GOAL OF THE EXERCISE: Would you set down the lines running from the one that holds "ns | 4.886 ns |" to the final line of the listing, both included, exactly and with no others?

SUPPLIED INFORMATION:
#####
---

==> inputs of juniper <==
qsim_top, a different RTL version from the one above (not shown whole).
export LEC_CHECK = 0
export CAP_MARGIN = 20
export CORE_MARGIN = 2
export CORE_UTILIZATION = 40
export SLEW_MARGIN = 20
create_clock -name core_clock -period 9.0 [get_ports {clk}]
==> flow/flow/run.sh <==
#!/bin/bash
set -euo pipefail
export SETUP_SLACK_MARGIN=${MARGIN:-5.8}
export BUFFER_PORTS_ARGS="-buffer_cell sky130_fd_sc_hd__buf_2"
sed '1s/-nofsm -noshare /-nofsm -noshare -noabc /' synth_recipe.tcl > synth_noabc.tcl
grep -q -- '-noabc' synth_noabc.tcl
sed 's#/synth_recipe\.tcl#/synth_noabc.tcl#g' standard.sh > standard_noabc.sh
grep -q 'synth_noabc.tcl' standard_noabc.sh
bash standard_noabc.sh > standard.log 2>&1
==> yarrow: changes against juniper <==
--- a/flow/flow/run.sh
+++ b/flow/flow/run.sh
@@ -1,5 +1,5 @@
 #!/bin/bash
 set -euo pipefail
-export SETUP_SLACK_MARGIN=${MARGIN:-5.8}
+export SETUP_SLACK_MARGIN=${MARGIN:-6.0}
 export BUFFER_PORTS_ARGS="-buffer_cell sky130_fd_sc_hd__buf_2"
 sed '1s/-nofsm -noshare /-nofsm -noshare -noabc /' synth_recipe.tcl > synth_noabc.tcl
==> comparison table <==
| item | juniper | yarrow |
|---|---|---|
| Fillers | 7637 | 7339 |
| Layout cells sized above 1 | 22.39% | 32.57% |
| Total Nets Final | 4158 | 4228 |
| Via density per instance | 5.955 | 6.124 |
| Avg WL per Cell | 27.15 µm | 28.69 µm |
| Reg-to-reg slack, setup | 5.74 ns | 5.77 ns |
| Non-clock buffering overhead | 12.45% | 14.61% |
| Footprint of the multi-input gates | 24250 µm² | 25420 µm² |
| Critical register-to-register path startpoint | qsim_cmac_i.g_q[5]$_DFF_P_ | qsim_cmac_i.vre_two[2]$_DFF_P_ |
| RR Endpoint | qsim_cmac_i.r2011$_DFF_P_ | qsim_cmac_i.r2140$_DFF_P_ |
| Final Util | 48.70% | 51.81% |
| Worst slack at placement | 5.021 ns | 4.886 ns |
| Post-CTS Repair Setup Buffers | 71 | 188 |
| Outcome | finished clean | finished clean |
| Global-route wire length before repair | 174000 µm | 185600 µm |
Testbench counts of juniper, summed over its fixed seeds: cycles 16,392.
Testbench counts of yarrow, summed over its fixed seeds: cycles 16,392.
#####
ANSWER FOR THE TASK:
| Worst slack at placement | 5.021 ns | 4.886 ns |
| Post-CTS Repair Setup Buffers | 71 | 188 |
| Outcome | finished clean | finished clean |
| Global-route wire length before repair | 174000 µm | 185600 µm |
Testbench counts of juniper, summed over its fixed seeds: cycles 16,392.
Testbench counts of yarrow, summed over its fixed seeds: cycles 16,392.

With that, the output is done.